(Material provided begins)

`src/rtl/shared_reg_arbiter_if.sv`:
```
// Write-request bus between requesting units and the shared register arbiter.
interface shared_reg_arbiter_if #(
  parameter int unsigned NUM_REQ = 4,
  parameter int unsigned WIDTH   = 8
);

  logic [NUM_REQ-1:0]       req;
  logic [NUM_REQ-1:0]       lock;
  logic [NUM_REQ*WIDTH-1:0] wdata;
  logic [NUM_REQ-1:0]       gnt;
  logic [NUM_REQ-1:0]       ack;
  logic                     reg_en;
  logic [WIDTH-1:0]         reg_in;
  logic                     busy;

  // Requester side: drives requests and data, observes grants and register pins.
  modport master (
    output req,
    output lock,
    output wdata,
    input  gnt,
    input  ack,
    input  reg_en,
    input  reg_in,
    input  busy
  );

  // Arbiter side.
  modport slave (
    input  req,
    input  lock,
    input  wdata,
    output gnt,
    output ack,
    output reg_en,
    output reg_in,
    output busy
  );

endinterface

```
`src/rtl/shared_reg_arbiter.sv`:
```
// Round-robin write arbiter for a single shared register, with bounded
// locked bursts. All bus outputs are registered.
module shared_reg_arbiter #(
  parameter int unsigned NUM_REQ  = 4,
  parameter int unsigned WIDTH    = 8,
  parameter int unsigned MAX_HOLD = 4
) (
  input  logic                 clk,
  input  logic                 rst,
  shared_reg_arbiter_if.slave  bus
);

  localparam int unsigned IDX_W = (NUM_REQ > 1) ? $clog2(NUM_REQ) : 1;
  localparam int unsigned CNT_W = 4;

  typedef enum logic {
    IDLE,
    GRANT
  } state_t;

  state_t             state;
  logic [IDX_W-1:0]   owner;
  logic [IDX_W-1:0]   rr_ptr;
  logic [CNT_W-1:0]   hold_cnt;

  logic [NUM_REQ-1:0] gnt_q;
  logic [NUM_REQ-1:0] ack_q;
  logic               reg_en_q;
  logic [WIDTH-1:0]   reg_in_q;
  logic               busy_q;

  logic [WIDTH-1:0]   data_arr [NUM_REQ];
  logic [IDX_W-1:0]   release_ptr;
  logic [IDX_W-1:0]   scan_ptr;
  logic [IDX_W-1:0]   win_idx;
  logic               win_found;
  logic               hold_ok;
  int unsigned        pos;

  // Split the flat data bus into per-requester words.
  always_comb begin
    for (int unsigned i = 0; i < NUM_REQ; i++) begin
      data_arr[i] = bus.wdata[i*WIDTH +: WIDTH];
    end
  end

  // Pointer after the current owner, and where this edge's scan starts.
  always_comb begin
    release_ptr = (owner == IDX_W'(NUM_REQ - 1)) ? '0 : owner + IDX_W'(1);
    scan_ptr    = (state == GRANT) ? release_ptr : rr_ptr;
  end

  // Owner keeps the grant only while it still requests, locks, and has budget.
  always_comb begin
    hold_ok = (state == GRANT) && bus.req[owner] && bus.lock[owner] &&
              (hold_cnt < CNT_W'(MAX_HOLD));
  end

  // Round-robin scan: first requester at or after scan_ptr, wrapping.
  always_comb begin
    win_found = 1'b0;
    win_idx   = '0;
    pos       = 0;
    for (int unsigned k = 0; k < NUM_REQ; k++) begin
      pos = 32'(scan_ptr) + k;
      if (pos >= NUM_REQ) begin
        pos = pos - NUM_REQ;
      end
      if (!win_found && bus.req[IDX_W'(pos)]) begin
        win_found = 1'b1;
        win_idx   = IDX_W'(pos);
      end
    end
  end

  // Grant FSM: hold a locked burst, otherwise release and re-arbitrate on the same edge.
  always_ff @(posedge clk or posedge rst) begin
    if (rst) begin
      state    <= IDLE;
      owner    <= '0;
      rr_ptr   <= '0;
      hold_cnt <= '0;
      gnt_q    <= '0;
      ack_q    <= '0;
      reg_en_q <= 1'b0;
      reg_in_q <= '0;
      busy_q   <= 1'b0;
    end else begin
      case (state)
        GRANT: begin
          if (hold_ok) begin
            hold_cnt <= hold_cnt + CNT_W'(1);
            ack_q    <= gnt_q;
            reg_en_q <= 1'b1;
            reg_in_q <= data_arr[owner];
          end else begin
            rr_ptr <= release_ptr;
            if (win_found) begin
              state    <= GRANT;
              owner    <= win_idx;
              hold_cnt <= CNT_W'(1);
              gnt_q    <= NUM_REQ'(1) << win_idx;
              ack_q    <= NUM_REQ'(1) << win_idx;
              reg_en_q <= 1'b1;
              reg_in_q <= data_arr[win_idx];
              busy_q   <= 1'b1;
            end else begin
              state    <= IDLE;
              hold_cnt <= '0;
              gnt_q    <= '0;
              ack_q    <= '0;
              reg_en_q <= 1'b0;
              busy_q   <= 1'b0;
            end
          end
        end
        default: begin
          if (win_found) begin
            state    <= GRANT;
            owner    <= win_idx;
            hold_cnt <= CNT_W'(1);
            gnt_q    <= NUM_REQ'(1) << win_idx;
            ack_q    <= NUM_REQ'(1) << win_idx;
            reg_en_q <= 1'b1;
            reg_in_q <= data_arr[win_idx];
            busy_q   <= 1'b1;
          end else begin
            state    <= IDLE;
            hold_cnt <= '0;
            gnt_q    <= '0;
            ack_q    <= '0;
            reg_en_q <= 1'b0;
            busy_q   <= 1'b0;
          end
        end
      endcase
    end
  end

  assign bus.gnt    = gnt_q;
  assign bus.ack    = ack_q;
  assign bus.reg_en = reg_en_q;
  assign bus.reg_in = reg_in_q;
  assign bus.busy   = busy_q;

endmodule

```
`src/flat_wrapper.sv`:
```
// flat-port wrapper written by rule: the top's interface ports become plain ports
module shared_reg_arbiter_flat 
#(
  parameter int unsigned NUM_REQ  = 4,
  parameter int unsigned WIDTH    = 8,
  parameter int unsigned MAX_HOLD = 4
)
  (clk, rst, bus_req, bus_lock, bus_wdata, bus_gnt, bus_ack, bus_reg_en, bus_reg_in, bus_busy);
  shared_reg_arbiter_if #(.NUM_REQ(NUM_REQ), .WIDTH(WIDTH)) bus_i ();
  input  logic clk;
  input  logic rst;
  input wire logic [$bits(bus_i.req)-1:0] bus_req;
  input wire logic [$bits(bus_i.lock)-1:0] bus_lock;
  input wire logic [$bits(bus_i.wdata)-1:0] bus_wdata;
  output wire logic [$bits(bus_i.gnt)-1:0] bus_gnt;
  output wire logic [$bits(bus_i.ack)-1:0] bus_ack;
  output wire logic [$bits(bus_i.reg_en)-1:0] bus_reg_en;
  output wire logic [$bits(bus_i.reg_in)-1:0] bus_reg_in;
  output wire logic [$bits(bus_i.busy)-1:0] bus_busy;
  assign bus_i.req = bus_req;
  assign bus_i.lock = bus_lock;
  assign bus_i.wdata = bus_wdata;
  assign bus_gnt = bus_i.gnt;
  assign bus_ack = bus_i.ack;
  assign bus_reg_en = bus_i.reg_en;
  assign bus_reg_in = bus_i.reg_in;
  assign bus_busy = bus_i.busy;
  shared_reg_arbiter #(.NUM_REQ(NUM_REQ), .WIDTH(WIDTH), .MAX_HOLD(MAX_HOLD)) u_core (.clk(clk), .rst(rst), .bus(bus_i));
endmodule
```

(Material provided ends)
(Material provided begins)

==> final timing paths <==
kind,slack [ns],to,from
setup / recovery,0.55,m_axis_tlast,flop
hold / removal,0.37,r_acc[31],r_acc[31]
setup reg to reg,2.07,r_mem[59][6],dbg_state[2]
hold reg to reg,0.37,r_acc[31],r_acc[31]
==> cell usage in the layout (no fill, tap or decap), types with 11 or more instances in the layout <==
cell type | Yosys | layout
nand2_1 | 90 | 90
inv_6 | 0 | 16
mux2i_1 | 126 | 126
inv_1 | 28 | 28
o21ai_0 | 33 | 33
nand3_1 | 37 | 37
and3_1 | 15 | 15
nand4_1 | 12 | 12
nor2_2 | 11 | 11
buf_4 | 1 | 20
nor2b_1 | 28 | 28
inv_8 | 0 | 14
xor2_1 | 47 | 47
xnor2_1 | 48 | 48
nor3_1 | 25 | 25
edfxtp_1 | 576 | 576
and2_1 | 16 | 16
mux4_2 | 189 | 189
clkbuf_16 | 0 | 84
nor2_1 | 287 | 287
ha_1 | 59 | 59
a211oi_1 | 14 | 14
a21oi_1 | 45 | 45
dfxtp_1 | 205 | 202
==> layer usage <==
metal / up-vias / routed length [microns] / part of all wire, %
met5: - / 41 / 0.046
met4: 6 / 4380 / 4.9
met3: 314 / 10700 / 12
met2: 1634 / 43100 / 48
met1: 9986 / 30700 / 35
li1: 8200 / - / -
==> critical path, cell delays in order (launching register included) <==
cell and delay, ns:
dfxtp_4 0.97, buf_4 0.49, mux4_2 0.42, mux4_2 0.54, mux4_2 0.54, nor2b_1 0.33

(Material provided ends)
(Material provided begins)

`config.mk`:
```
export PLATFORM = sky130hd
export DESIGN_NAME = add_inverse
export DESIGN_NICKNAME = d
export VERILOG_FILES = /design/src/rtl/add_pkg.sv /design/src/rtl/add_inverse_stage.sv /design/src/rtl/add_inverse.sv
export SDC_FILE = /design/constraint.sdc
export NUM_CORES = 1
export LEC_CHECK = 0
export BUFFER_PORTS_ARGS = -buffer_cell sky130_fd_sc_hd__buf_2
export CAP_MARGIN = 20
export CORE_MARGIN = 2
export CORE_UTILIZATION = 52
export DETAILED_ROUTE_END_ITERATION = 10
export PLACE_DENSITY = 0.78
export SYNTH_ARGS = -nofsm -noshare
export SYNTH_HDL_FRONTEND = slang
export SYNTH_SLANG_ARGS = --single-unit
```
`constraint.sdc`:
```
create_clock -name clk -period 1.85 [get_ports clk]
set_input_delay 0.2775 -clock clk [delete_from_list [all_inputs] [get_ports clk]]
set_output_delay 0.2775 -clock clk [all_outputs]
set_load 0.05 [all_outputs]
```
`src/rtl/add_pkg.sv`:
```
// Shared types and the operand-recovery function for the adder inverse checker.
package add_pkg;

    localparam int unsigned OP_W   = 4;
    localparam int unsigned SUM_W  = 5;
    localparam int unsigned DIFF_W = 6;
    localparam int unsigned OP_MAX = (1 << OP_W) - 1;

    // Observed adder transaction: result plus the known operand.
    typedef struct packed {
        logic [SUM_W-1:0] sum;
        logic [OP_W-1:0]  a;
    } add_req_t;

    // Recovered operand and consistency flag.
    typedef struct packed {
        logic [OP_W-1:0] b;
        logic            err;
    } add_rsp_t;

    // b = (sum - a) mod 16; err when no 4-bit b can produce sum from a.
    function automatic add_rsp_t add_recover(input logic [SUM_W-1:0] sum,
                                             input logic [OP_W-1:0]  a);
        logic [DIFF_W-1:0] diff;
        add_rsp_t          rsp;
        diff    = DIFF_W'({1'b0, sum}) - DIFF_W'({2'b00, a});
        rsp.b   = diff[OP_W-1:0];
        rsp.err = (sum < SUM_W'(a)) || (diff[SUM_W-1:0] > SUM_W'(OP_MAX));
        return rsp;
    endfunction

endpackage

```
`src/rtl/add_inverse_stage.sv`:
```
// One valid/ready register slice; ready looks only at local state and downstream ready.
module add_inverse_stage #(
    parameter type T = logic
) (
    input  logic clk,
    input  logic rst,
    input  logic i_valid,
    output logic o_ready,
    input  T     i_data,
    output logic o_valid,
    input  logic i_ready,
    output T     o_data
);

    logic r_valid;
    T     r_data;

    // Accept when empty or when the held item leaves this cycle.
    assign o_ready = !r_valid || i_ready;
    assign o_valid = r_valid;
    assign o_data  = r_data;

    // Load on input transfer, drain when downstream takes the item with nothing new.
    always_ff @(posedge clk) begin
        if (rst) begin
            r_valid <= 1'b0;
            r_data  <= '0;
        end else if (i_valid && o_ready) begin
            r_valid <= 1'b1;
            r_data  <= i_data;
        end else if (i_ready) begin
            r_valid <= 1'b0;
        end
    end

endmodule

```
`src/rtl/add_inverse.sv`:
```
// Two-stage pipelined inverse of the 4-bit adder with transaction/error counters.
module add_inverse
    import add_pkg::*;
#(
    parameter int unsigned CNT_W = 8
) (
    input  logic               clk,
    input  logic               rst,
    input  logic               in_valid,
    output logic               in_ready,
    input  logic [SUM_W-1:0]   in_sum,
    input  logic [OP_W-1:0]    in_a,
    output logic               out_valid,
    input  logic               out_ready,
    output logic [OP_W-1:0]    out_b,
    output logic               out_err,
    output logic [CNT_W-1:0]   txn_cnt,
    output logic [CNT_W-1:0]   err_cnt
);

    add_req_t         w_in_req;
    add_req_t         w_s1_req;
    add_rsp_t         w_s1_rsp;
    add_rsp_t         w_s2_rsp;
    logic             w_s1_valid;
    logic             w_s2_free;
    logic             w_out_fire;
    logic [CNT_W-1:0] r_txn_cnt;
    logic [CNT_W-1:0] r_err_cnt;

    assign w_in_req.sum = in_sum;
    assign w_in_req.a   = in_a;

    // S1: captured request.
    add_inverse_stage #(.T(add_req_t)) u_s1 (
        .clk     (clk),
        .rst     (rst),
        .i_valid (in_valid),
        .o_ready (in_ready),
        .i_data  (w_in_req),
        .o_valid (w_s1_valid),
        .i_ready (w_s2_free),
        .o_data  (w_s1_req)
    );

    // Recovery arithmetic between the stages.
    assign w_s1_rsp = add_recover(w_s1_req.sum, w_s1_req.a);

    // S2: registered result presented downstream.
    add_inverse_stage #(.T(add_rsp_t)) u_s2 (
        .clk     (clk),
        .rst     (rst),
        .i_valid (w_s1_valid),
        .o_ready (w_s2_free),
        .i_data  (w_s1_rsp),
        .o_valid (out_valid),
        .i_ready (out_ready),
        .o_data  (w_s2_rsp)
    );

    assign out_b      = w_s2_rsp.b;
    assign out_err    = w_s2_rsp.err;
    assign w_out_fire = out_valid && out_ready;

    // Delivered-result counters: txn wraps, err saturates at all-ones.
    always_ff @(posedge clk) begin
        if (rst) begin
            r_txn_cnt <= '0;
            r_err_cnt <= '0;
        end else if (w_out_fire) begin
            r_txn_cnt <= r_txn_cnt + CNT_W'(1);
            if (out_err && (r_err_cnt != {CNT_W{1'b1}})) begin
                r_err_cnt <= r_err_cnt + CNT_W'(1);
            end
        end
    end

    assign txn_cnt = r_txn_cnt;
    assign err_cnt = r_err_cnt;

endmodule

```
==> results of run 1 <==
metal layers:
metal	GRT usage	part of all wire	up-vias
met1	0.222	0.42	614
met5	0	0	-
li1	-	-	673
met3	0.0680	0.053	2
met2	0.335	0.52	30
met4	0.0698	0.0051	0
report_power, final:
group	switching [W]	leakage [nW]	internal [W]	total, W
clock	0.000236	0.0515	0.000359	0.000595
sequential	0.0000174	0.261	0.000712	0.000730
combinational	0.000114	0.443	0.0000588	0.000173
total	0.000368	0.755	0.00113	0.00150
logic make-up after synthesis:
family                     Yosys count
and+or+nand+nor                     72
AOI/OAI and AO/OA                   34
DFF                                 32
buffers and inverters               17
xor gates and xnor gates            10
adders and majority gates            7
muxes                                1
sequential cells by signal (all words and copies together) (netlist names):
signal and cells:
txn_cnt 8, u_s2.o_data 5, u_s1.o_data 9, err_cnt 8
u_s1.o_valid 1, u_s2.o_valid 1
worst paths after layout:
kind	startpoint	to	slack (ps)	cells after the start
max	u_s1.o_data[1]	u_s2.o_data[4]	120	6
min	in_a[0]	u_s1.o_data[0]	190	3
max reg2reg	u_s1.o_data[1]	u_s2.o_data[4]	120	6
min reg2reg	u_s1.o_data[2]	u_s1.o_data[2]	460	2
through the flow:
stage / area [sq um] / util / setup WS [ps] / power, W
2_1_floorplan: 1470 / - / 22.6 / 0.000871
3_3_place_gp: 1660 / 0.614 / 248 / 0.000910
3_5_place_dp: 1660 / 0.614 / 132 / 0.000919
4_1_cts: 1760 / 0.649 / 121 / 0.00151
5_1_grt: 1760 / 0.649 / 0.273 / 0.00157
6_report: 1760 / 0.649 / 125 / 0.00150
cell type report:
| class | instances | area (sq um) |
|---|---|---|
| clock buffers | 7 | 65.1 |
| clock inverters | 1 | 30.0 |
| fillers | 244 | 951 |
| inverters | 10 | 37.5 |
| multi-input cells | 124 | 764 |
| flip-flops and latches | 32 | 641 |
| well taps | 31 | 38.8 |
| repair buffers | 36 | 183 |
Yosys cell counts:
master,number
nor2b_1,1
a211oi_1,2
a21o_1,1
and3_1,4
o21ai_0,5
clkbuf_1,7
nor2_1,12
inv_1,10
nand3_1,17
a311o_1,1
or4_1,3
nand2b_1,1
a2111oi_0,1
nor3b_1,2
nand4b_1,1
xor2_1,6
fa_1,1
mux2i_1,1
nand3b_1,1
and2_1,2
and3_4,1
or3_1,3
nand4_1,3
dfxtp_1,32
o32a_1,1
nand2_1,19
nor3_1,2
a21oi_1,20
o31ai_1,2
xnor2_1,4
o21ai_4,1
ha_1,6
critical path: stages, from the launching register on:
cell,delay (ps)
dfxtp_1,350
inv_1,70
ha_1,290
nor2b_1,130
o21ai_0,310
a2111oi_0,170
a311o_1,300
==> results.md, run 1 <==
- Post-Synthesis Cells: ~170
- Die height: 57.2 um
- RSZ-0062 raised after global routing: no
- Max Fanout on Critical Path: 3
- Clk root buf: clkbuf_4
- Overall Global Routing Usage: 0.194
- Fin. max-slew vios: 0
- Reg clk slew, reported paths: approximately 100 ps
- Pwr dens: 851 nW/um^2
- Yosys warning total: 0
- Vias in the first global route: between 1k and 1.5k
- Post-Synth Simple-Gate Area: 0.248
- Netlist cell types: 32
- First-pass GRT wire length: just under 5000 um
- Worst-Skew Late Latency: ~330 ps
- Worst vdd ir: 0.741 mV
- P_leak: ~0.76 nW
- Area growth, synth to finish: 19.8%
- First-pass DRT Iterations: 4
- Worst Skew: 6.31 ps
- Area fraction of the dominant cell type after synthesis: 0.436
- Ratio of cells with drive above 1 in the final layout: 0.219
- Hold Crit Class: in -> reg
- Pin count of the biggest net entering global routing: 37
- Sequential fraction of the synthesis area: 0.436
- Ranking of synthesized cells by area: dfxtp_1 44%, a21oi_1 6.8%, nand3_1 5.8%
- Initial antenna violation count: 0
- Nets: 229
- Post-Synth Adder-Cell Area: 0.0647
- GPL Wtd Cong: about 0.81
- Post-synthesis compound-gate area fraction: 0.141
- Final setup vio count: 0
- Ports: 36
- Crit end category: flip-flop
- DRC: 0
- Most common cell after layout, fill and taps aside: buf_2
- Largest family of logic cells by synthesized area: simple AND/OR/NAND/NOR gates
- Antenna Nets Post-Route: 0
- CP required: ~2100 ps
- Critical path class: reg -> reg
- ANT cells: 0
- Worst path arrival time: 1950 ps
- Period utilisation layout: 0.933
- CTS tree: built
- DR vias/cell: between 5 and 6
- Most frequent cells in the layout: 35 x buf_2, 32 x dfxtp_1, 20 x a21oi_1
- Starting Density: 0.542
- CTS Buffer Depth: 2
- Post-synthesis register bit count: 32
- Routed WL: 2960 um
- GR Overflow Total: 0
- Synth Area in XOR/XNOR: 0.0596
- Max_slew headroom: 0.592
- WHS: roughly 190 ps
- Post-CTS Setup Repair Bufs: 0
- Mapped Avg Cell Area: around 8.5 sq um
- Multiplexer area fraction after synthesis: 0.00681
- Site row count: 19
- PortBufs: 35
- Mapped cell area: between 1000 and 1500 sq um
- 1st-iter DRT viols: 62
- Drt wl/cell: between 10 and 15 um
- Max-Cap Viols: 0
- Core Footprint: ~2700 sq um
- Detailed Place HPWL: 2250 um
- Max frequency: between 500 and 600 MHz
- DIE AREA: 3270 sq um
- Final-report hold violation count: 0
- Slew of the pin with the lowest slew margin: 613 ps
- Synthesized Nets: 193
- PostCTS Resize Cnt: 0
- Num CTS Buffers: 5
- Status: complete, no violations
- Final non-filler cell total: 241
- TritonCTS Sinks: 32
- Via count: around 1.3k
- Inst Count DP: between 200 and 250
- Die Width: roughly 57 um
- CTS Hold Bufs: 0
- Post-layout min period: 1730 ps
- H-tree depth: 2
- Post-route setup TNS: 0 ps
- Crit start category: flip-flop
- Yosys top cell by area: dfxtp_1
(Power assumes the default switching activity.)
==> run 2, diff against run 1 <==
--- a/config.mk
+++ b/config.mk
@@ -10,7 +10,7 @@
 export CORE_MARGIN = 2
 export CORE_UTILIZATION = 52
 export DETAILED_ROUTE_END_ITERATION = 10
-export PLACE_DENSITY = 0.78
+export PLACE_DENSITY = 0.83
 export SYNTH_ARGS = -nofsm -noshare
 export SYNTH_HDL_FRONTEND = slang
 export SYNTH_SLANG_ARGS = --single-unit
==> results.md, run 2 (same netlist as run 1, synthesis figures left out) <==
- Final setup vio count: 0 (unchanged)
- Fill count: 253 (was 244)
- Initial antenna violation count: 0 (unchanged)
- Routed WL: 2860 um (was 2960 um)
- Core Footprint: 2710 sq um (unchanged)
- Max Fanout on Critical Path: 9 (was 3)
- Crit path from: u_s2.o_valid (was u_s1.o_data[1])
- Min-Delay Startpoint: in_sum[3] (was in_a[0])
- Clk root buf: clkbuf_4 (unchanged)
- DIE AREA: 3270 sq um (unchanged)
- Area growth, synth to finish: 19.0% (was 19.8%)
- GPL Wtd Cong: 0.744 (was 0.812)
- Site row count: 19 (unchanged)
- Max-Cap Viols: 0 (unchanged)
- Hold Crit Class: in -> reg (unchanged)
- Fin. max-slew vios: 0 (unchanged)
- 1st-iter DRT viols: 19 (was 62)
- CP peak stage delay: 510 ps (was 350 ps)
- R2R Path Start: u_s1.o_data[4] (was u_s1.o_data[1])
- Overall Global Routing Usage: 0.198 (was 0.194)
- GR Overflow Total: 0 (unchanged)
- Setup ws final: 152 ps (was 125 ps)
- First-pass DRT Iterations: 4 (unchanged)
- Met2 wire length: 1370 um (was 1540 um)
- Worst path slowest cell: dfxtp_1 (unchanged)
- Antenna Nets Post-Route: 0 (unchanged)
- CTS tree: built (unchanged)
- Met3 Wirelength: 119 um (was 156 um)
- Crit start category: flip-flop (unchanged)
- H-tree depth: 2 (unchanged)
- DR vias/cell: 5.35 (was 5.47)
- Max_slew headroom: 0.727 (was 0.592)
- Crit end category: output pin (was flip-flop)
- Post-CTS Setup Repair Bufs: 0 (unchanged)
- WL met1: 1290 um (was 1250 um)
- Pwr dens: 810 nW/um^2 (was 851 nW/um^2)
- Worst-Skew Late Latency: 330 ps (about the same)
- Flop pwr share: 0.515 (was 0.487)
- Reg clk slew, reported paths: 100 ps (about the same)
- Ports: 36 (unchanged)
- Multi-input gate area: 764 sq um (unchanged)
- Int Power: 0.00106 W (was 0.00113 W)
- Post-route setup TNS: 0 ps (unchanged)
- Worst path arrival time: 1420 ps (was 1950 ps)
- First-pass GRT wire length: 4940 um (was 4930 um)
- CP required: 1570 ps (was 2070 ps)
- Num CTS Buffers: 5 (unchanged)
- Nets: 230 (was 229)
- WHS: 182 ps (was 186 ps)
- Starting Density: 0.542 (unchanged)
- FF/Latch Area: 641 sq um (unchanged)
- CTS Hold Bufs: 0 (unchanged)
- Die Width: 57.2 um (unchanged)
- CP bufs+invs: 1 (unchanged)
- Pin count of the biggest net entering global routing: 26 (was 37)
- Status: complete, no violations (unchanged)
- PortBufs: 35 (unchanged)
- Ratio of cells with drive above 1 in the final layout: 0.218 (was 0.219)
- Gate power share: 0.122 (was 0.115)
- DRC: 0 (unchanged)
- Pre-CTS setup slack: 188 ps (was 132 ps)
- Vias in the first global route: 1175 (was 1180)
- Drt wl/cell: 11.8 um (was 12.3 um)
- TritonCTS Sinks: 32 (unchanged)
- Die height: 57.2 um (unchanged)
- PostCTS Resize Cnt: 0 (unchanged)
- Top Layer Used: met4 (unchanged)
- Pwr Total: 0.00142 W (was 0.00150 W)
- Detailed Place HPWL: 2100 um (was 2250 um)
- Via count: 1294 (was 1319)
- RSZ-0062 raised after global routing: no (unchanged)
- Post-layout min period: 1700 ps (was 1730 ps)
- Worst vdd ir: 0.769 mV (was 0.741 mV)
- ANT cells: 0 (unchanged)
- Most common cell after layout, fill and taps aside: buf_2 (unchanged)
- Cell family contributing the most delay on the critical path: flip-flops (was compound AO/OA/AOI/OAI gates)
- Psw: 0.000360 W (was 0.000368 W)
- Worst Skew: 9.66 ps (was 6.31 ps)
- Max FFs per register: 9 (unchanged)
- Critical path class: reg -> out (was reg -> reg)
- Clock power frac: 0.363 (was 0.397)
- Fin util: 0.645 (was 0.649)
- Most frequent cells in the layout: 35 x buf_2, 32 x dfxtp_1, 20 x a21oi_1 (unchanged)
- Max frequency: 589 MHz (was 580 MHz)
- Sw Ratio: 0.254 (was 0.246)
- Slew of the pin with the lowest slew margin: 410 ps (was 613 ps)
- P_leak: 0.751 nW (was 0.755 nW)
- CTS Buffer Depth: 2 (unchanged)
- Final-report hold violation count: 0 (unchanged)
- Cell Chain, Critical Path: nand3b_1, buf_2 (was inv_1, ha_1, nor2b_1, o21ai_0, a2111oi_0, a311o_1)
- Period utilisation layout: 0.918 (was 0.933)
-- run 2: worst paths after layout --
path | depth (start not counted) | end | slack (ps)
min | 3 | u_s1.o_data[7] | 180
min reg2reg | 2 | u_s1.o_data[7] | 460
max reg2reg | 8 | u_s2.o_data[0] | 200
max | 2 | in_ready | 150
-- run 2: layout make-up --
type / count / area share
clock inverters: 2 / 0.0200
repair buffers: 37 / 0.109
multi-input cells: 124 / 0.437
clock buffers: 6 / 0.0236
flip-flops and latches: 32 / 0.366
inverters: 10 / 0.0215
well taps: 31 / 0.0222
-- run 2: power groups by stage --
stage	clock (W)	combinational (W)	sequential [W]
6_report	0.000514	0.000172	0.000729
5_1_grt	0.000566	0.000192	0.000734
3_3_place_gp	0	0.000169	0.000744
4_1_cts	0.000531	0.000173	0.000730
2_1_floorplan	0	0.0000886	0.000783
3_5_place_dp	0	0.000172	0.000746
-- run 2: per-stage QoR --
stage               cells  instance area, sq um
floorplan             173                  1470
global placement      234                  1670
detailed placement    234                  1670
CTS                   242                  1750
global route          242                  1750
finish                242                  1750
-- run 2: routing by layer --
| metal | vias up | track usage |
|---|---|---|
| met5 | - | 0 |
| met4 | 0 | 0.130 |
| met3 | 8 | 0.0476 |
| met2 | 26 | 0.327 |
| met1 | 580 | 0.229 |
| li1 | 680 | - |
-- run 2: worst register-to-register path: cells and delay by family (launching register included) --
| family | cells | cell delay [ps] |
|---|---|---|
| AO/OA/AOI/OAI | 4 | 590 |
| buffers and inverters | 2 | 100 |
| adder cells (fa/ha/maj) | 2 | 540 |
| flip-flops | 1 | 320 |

(Material provided ends)

◆ **Work order**:
Once you find the line with "final timing paths" in the entries above, output it and each line after it up to and including the line with "cell usage in", and nothing else.

◆ **Task result**:
==> final timing paths <==
kind,slack [ns],to,from
setup / recovery,0.55,m_axis_tlast,flop
hold / removal,0.37,r_acc[31],r_acc[31]
setup reg to reg,2.07,r_mem[59][6],dbg_state[2]
hold reg to reg,0.37,r_acc[31],r_acc[31]
==> cell usage in the layout (no fill, tap or decap), types with 11 or more instances in the layout <==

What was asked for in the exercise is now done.